A place for Liam to post essays, comments, diatribes and rants on life in general.

Those fond of Liam's humor essays, they have been moved here.

Friday, March 07, 2014

Difference

So, I'm coming to the conclusion that I'm different.

Not just slightly different, but fundamentally different.

And I don't mean this in a "look at me, I'm a special, unique flower" way, I mean in a "damn, I suck, I make no sense, my behavior does not fit in to anyone's models of human behavior" way.

The more I read about human sexuality, for example, the more I realize that I'm not even in the same state as "normal human sexual response".

The more I read about human interactions, the more I realize that my own interactions are so very different.

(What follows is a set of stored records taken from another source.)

`src/rtl/core/skt_pkg.sv`:
```
package skt_pkg;

  localparam int KEY_W = 32;
  localparam int PAY_IO_W = 16;
  localparam int COUNT_IO_W = 7;

  localparam logic [1:0] OP_INSERT = 2'd0;
  localparam logic [1:0] OP_REMOVE = 2'd1;
  localparam logic [1:0] OP_LOOKUP = 2'd2;

  localparam logic [1:0] STATUS_OK        = 2'd0;
  localparam logic [1:0] STATUS_NOT_FOUND = 2'd1;
  localparam logic [1:0] STATUS_FULL      = 2'd2;

  typedef struct packed {
    logic [1:0]              operation;
    logic signed [KEY_W-1:0] key;
    logic [PAY_IO_W-1:0]     payload;
  } skt_req_t;

  typedef struct packed {
    logic [1:0]            status;
    logic [PAY_IO_W-1:0]   payload_out;
    logic [COUNT_IO_W-1:0] entry_count;
    logic                  is_empty;
  } skt_rsp_t;

  typedef enum logic [2:0] {
    ST_IDLE,
    ST_INSERT,
    ST_HEAD,
    ST_SEARCH,
    ST_SHIFT,
    ST_DONE
  } skt_state_t;

endpackage

```
`src/rtl/core/sorted_key_table.sv`:
```
// Ordered table of up to DEPTH entries, each a signed key and a payload handle, held in
// ascending key order in a single memory with one write and one registered read port. One
// request is worked on at a time; the next is taken once the previous result sits in the
// response register, even while that response is stalled. Entries are visited one at a time
// through the memory read port. Insert walks down from the top entry, moving up by one each
// entry with a larger key, or an equal key above entry 0. Lookup walks up from entry 0 and
// stops at the first match or after the last entry. Remove searches the same way and then
// moves every later entry down by one. Insert into a full table, any request on an empty
// table and the unused operation code go straight to the result without visiting an entry.
// No clearing pass is needed after reset.
module sorted_key_table
  import skt_pkg::*;
#(
  parameter int DEPTH = 64,
  parameter int PAYLOAD_WIDTH = 16
) (
  input  logic     clk,
  input  logic     rst,
  input  logic     req_valid,
  output logic     req_stall,
  input  skt_req_t req,
  output logic     rsp_valid,
  input  logic     rsp_stall,
  output skt_rsp_t rsp
);

  localparam int AW = $clog2(DEPTH);
  localparam int CW = $clog2(DEPTH + 1);
  localparam int ENTRY_W = KEY_W + PAYLOAD_WIDTH;

  skt_state_t state, state_next;

  logic [CW-1:0]            occ, occ_next;
  logic [1:0]               cmd_op;
  logic signed [KEY_W-1:0]  cmd_key;
  logic [PAYLOAD_WIDTH-1:0] cmd_pay;
  logic [AW-1:0]            rd_idx, rd_idx_next;
  logic [1:0]               res_status, res_status_next;
  logic [PAY_IO_W-1:0]      res_payload, res_payload_next;

  logic [ENTRY_W-1:0] mem [DEPTH];
  logic [ENTRY_W-1:0] rd_data;
  logic               mem_we;
  logic [AW-1:0]      mem_wa;
  logic [ENTRY_W-1:0] mem_wd;
  logic [AW-1:0]      mem_ra;

  logic                     req_fire;
  logic                     slot_free;
  logic signed [KEY_W-1:0]  rd_key;
  logic [PAYLOAD_WIDTH-1:0] rd_pay;
  logic [CW-1:0]            idx_inc;
  logic                     more;
  logic                     key_hit;
  logic                     move_up;
  logic                     full;

  assign req_stall = (state != ST_IDLE);
  assign req_fire  = req_valid && !req_stall;
  assign slot_free = !rsp_valid || !rsp_stall;

  assign rd_key  = rd_data[ENTRY_W-1 -: KEY_W];
  assign rd_pay  = rd_data[PAYLOAD_WIDTH-1:0];
  assign idx_inc = CW'(rd_idx) + CW'(1);
  assign more    = idx_inc < occ;
  assign key_hit = (rd_key == cmd_key);
  assign move_up = (rd_idx != '0) ? (rd_key >= cmd_key) : (rd_key > cmd_key);
  assign full    = (occ == CW'(DEPTH));

  always_ff @(posedge clk) begin
    if (mem_we) begin
      mem[mem_wa] <= mem_wd;
    end
    rd_data <= mem[mem_ra];
  end

  always_comb begin
    state_next = state;
    case (state)
      ST_IDLE: begin
        if (req_fire) begin
          if ((req.operation == OP_INSERT) && !full && (occ != '0)) begin
            state_next = ST_INSERT;
          end else if (((req.operation == OP_REMOVE) || (req.operation == OP_LOOKUP)) &&
                       (occ != '0)) begin
            state_next = ST_SEARCH;
          end else begin
            state_next = ST_DONE;
          end
        end
      end
      ST_INSERT: begin
        if (!move_up) begin
          state_next = ST_DONE;
        end else if (rd_idx == '0) begin
          state_next = ST_HEAD;
        end
      end
      ST_HEAD: state_next = ST_DONE;
      ST_SEARCH: begin
        if (key_hit) begin
          if ((cmd_op == OP_REMOVE) && more) begin
            state_next = ST_SHIFT;
          end else begin
            state_next = ST_DONE;
          end
        end else if (!more) begin
          state_next = ST_DONE;
        end
      end
      ST_SHIFT: begin
        if (!more) begin
          state_next = ST_DONE;
        end
      end
      ST_DONE: begin
        if (slot_free) begin
          state_next = ST_IDLE;
        end
      end
      default: state_next = ST_IDLE;
    endcase
  end

  always_comb begin
    mem_we           = 1'b0;
    mem_wa           = '0;
    mem_wd           = {cmd_key, cmd_pay};
    mem_ra           = rd_idx;
    rd_idx_next      = rd_idx;
    occ_next         = occ;
    res_status_next  = res_status;
    res_payload_next = res_payload;
    case (state)
      ST_IDLE: begin
        if (req_fire) begin
          res_status_next  = STATUS_OK;
          res_payload_next = '0;
          if (req.operation == OP_INSERT) begin
            if (full) begin
              res_status_next = STATUS_FULL;
            end else if (occ == '0) begin
              mem_we   = 1'b1;
              mem_wd   = {req.key, PAYLOAD_WIDTH'(req.payload)};
              occ_next = CW'(1);
            end else begin
              mem_ra      = AW'(occ - CW'(1));
              rd_idx_next = AW'(occ - CW'(1));
            end
          end else if ((req.operation == OP_REMOVE) || (req.operation == OP_LOOKUP)) begin
            mem_ra      = '0;
            rd_idx_next = '0;
            if (occ == '0) begin
              res_status_next = STATUS_NOT_FOUND;
            end
          end
        end
      end
      ST_INSERT: begin
        mem_we = 1'b1;
        mem_wa = rd_idx + AW'(1);
        if (move_up) begin
          mem_wd = rd_data;
          if (rd_idx != '0) begin
            mem_ra      = rd_idx - AW'(1);
            rd_idx_next = rd_idx - AW'(1);
          end
        end else begin
          occ_next = occ + CW'(1);
        end
      end
      ST_HEAD: begin
        mem_we   = 1'b1;
        mem_wa   = '0;
        occ_next = occ + CW'(1);
      end
      ST_SEARCH: begin
        if (key_hit) begin
          if (cmd_op == OP_LOOKUP) begin
            res_payload_next = PAY_IO_W'(rd_pay);
          end else if (more) begin
            mem_ra      = rd_idx + AW'(1);
            rd_idx_next = rd_idx + AW'(1);
          end else begin
            occ_next = occ - CW'(1);
          end
        end else if (more) begin
          mem_ra      = rd_idx + AW'(1);
          rd_idx_next = rd_idx + AW'(1);
        end else begin
          res_status_next = STATUS_NOT_FOUND;
        end
      end
      ST_SHIFT: begin
        mem_we = 1'b1;
        mem_wa = rd_idx - AW'(1);
        mem_wd = rd_data;
        if (more) begin
          mem_ra      = rd_idx + AW'(1);
          rd_idx_next = rd_idx + AW'(1);
        end else begin
          occ_next = occ - CW'(1);
        end
      end
      ST_DONE: begin
      end
      default: begin
      end
    endcase
  end

  always_ff @(posedge clk) begin
    if (rst) begin
      state     <= ST_IDLE;
      occ       <= '0;
      rsp_valid <= 1'b0;
    end else begin
      state <= state_next;
      occ   <= occ_next;
      if ((state == ST_DONE) && slot_free) begin
        rsp_valid <= 1'b1;
      end else if (!rsp_stall) begin
        rsp_valid <= 1'b0;
      end
    end
  end

  always_ff @(posedge clk) begin
    rd_idx      <= rd_idx_next;
    res_status  <= res_status_next;
    res_payload <= res_payload_next;
    if (req_fire) begin
      cmd_op  <= req.operation;
      cmd_key <= req.key;
      cmd_pay <= PAYLOAD_WIDTH'(req.payload);
    end
    if ((state == ST_DONE) && slot_free) begin
      rsp.status      <= res_status;
      rsp.payload_out <= res_payload;
      rsp.entry_count <= COUNT_IO_W'(occ);
      rsp.is_empty    <= (occ == '0);
    end
  end

  a_occ_bound: assert property (@(posedge clk) disable iff (rst)
    occ <= CW'(DEPTH))
    else $error("Entry count exceeds the table depth.");

  a_occ_change: assert property (@(posedge clk) disable iff (rst)
    (!$past(rst) && (occ != $past(occ))) |-> (state == ST_DONE))
    else $error("Entry count changed other than at the end of a request.");

  a_write_range: assert property (@(posedge clk) disable iff (rst)
    mem_we |-> (CW'(mem_wa) <= occ))
    else $error("Memory write beyond the occupied entries.");

  a_full_count: assert property (@(posedge clk) disable iff (rst)
    (rsp_valid && (rsp.status == STATUS_FULL)) |-> (rsp.entry_count == COUNT_IO_W'(DEPTH)))
    else $error("Full status reported with a table that is not full.");

  a_busy_after_req: assert property (@(posedge clk) disable iff (rst)
    req_fire |=> (state != ST_IDLE))
    else $error("Accepted request did not start work.");

endmodule

```
`config.mk`:
```
export PLATFORM = sky130hd
export DESIGN_NAME = sorted_key_table
export DESIGN_NICKNAME = d
export VERILOG_FILES = /design/src/rtl/core/skt_pkg.sv /design/src/rtl/core/sorted_key_table.sv
export SDC_FILE = /design/constraint.sdc
export NUM_CORES = 2
export LEC_CHECK = 0
export ABC_AREA = 1
export BUFFER_PORTS_ARGS = -buffer_cell sky130_fd_sc_hd__buf_2
export CAP_MARGIN = 20
export CELL_PAD_IN_SITES_DETAIL_PLACEMENT = 1
export CELL_PAD_IN_SITES_GLOBAL_PLACEMENT = 2
export CORE_ASPECT_RATIO = 0.5
export CORE_UTILIZATION = 45
export CTS_BUF_LIST = sky130_fd_sc_hd__clkbuf_4 sky130_fd_sc_hd__clkbuf_8
export CTS_CLUSTER_SIZE = 16
export DETAILED_ROUTE_END_ITERATION = 12
export PLACE_DENSITY_LB_ADDON = 0.1
export SLEW_MARGIN = 30
export SYNTH_ARGS = -nofsm -noshare
export SYNTH_HDL_FRONTEND = slang
export SYNTH_SLANG_ARGS = --single-unit
```
`constraint.sdc`:
```
create_clock -name clk -period 6.7 [get_ports clk]
set_input_delay 0.67 -clock clk [delete_from_list [all_inputs] [get_ports clk]]
set_output_delay 0.67 -clock clk [all_outputs]
set_load 0.02 [all_outputs]
```
### After elaboration in Yosys (flattened, before gate mapping)

Memory sizes are Yosys's and may differ from the RTL's. A register that Yosys moved wholly into a read port is not among the register bits.
Index checks and enable logic that the tools add are counted.

* bits in registers: 111
* RAM bits: 3072
* bits of input ports: 54
* output and inout port bits: 28
* memories: 1

Memories
* mem: depth 64, width 48, read ports 1, clocked after Yosys merged registers in 1, write ports 1, line sorted_key_table.sv:41 `logic [ENTRY_W-1:0] mem [DEPTH];`

* add/subtract/negate cells: 5
* magnitude comparators: 3
* eq/ne operators: 24
* muxes and demuxes: 59
* reduce and logical (&&, ||, !) cells: 26

Operators with widths (count)
* 2-to-1 mux 48 bit: 5
* one-hot mux 48 bit (3 select lines): 1
* 2-to-1 mux 6 bit: 10
* 2-to-1 mux 7 bit: 8
* 2-to-1 mux 16 bit: 3
* one-hot mux 7 bit (5 select lines): 1
* == test 32 bit: 1
* >= comparator 32 bit: 1
* greater-than comparator 32 bit: 1
* one-hot mux 16 bit (2 select lines): 1
* 2-to-1 mux 3 bit: 8
* one-hot mux 6 bit (4 select lines): 1
* != test 2 bit, second input constant: 11
* one-hot mux 3 bit (6 select lines): 1
* 2-to-1 mux 1 bit: 12
* one-hot mux 6 bit (2 select lines): 1
* 2-to-1 mux 2 bit: 5
* AND reduction 4 bit: 2
* AND reduction 8 bit: 1
* adder 6 x 1 -> 7 bit, second input constant: 1
* adder 7 x 1 -> 7 bit, second input constant: 1
* == test 7 bit, second input constant: 1
* zero test 7 bit: 1
* < comparator 7 bit: 1
* 25 further kinds: 38

### Longest topological paths before layout

* word-level depth: 8
* mapped depth: 28
* mapped depth without buffers: 26

### Worst setup path after synthesis

OpenSTA, ideal clock, no wires.

* kind: register -> register
* from: register cmd_key[31]
* to: memory mem[0][28] in the netlist's numbering, data pin
* data arrival time: 4.889 ns
* setup slack: 1.109 ns
* cell stages (with the launch flop): 19
* path buffers: 2
* path through: edfxtp_1 -> inv_1 -> ha_1 -> nand2_1 -> nor2_1 -> nand2_1 -> inv_2 -> nand2_1 -> nor2_1 -> nand2_1 -> nand4_1 -> nand3_2 -> nand2_2 -> inv_2 -> nor2_4 -> clkbuf_1 -> clkbuf_1 -> nor3_1 -> o21ai_0

* word-level cells in the longest chain between the ends: 4

RTL lines
* start, declared: line sorted_key_table.sv:35 `logic signed [KEY_W-1:0] cmd_key;`
* start signal, assigned: line sorted_key_table.sv:234 `cmd_key <= req.key;`
* greater-than comparator 32 bit / >= comparator 32 bit (equally long branches): line sorted_key_table.sv:67 `assign move_up = (rd_idx != '0) ? (rd_key >= cmd_key) : (rd_key > cmd_key);`
* 2-to-1 mux 1 bit (*): line sorted_key_table.sv:67
* 2-to-1 mux 48 bit (*): line sorted_key_table.sv:162 `if (move_up) begin`
* one-hot mux 48 bit (3 select lines) (*): line sorted_key_table.sv:134 `case (state)`
* net mem_wd[28]: line sorted_key_table.sv:45 `logic [ENTRY_W-1:0] mem_wd;`
* end, declared: line sorted_key_table.sv:41

The timed path passes the listed nets; every way through them passes the cells marked *.

### Worst setup path in the final report

* from: register rd_idx[0]
* to: register rd_data[39] (read register of mem)

* word-level cells in the longest chain between the ends: 6

RTL lines
* start, declared: line sorted_key_table.sv:37 `logic [AW-1:0] rd_idx, rd_idx_next;`
* start signal, assigned: line sorted_key_table.sv:229 `rd_idx <= rd_idx_next;`
* adder 6 x 1 -> 7 bit: line sorted_key_table.sv:64 `assign idx_inc = CW'(rd_idx) + CW'(1);`
* < comparator 7 bit: line sorted_key_table.sv:65 `assign more = idx_inc < occ;`
* 2-to-1 mux 6 bit
* 2-to-1 mux 6 bit: line sorted_key_table.sv:179 `if (cmd_op == OP_LOOKUP) begin`
* 2-to-1 mux 6 bit
* one-hot mux 6 bit (4 select lines) (*): line sorted_key_table.sv:134
* end, declared: line sorted_key_table.sv:42 `logic [ENTRY_W-1:0] rd_data;`

Mark *: on every way between the ends. The rest lies on a longest branch, timed or not.
A chain may end at the register's enable or synchronous reset.

==> impl_results.md <==
- Die Y: 401 um
- DR iter-0 viols: 10,300
- Via/cell ratio: 5.80
- Final WL: 503,000 um
- RSZ-0062 raised after global routing: false
- HP Class: input port to flop
- Final Setup Violations: 0
- Worst slew pin tran: 1.36 ns
- Slew Limit Fails: 0
- Port Buffers: 81
- Clock sink total: 3,231
- Placer Congestion: 0.821
- Top area cells in the synthesized netlist: edfxtp_1, nand3_1, nand2_1, nand3b_1, inv_1
- Main flop type after synthesis: edfxtp_1
- Synth-to-Final Area Change: 11.4%
- Share of layout cells above drive strength 1: 0.0993
- Hold WS: 0.279 ns
- # nets final: 13,200
- Final Hold Viols: 0
- DP HPWL: 265,000 um
- Wirelength per Cell: 28.5 um
- Top cell type's share of synthesized area: 0.663
- Netlist cell types: 50
- Number of fill cells in the layout: 33,500
- Core ar.: 317,000 um^2
- Asr flop ratio synth: 0
- CP Max Fanout: 54
- Via Count: 102,000
- Critical Path Start Type: flop
- Crit. End Element: flop
- Reg clk slew, reported paths: 0.07 ns
- Met2 WL: 225,000 um
- Mean Syn Cell Area: 11.1 um^2
- Cell with the most instances after synthesis: nand3_1
- Die Area: 321,000 um^2
- Syn Inst Count: 13,000
- Post-Syn Nets: 13,100
- Clock Skews: 0.0729 ns
- Total grt overflow: 0
- Resized Gates After CTS: 0
- Number of synthesized flops with an enable pin: 3,166
- Seq/Total Area, Yosys: 0.672
- Arr. time, crit path: 7.11 ns
- Crit Path Class: flop to flop
- First-pass GRT wire length: 725,000 um
- Critical path's slowest cell: inv_8
- YS warnings: 0
- TritonCTS buffer count: 477
- Slew HR: 0.0917
- Io pins: 82
- ANT nets after route: 0
- Setup TNS: 0 ns
- Cts hold-fix bufs: 55
- Minimum clock period: 6.11 ns
- DRC violations left: 0
- Row count: 146
- Crit share post-route: 0.912
- Outcome: finished, final reports clean
- Max layer used: met5
- Starting Density: 0.453
- Most used cell, CP: nand3_1
- FMAX: 164 MHz
- Skew-Pair Late Insertion Delay: 1.14 ns
- Max-cap violation count: 0
- Die width: 800 um
- H-tree depth: 5
- GRT Util Overall: 0.308
- Clock tree buffer depth: 4
- Met3 WL: 35,300 um
- Crit-path max cell delay: 0.56 ns
- Drt pass-1 iters: 9
- Largest net degree at the start of global routing: 165
- Vias in the first global route: 104,000
- Antenna violations before repair: 12
- Synth Register Bits: 3,231
- Top cells by count, synth: nand3_1, edfxtp_1, nand2_1
- M1 WL: 229,000 um
- WP data required: 7.70 ns
- CTS root buffer: clkbuf_8
- Syn Std Cell Area: 143,000 um^2
- Synth area leader: edfxtp_1
- Postcts setup bufs: 0
- CTS tree: yes
-- placed cells by master, fill, tap and decap left out, drive strengths merged, types with 10 or more instances in the layout --
cell,instances
edfxtp,3166
dlygate4sd3,55
nand4,10
o211ai,20
nor2,166
a21oi,79
nand2,2157
buf,430
ha,43
nand3b,1058
dfxtp,65
a32oi,17
clkbuf,694
inv,1954
a31oi,18
clkinvlp,15
clkinv,166
o21ai,74
nand3,3207
-- layout make-up --
type | count | area [um^2] | share of cell area
well taps | 4218 | 5280 | 0.0331
repair buffers | 486 | 5110 | 0.0320
inverters | 1954 | 7370 | 0.0462
diodes | 3 | 7.51 | 0.0000470
clock buffers | 693 | 8340 | 0.0523
flip-flops and latches | 3231 | 96400 | 0.604
clock inverters | 184 | 913 | 0.00572
multi-input cells | 6914 | 36300 | 0.227
-- path summary, 6_finish.rpt --
kind / from / end / slack, ns / depth (start not counted)
min reg2reg: res_payload[2] / rsp[10] / 0.43 / 0
max reg2reg: rd_idx[0] / rd_data[39] / 0.59 / 25
min: req[15] / cmd_pay[15] / 0.28 / 2
max: rd_idx[0] / rd_data[39] / 0.59 / 25
-- registers in the layout, summed over array words and instances, names as in the netlist --
register     count
cmd_pay         16
occ              7
rd_idx           6
mem           3072
rd_data         48
cmd_key         32
res_status       2
res_payload     16
rsp_valid        1
state            3
rsp             26
cmd_op           2
-- metrics by stage --
stage	instances	setup slack, ns	util	instance area [um^2]
global placement	16700	0.774	0.472	150000
global route	17700	0.388	0.504	160000
detailed placement	16700	0.765	0.473	150000
finish	17700	0.592	0.504	160000
CTS	17700	0.750	0.504	160000
floorplan	13000	1.11	-	143000
-- cells by family (layout without fill, tap and decap cells) --
kind of cell,Yosys count,in the layout,synth area share
xor+xnor,11,11,0.000672
simple gates,6611,6611,0.230
other cells,0,3,0
buf+inv,2808,3317,0.0830
flops,3231,3231,0.672
fa+ha+maj,43,43,0.00375
compound gates,249,249,0.0105
-- worst max-delay path, delay by kind of cell, from the launching register on --
family          cells  cell delay, ns
buf+inv             8            2.06
simple gates       12            2.26
fa+ha+maj           1            0.14
compound gates      4            0.77
flops               1            0.53
-- per-layer routing --
metal  GRT usage  vias up
met3      0.0451      718
met4      0.0873        4
met2       0.477     3657
met5           0        -
met1       0.455    53400
li1            -    44700
Power is left out: the tool's default activity adds up to more than one toggle a clock period on the data nets, which glitch-free logic cannot reach.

And the more I compare my actual behavior to the model in my head of the person I want to be, the more I realize that I am not that person, and therein stems some of the roots of my depression.

I wish I knew why I was so different from everyone else.  I feel like an autistic person, but without a recognized syndrome to explain my differences away.  If I could just find a name for what I am, and a peer group that exhibits the same behaviors, so that I could say "No, I'm not wrong or broken or completely different, I just have Blah-de-blah's Syndrome, and I'm one of .75% of the population that has this, and there are other people like me!"

As it is, even when I run into someone whose brain appears to work the way mine does, such as one of my former girlfriends, I still find that those similarities end up seeming superficial, and she's still orders of magnitude closer to normal human behavior than I am.

And here's the key, it's not merely that I'm not the same, I literally do not understand some "normal" human behavior.  Intellectually I do, I can read the words I can understand the theories for why people behave the way they do, but if I were to act in that fashion, it would be theater, it would be a constant put on act and a conscious decision, and exceedingly tiring to try to do all the time (I spend enough energy trying to behave not-depressed on the days when I am).

So what is it?  Why am I so different?  And why does it make me feel so broken and just wrong?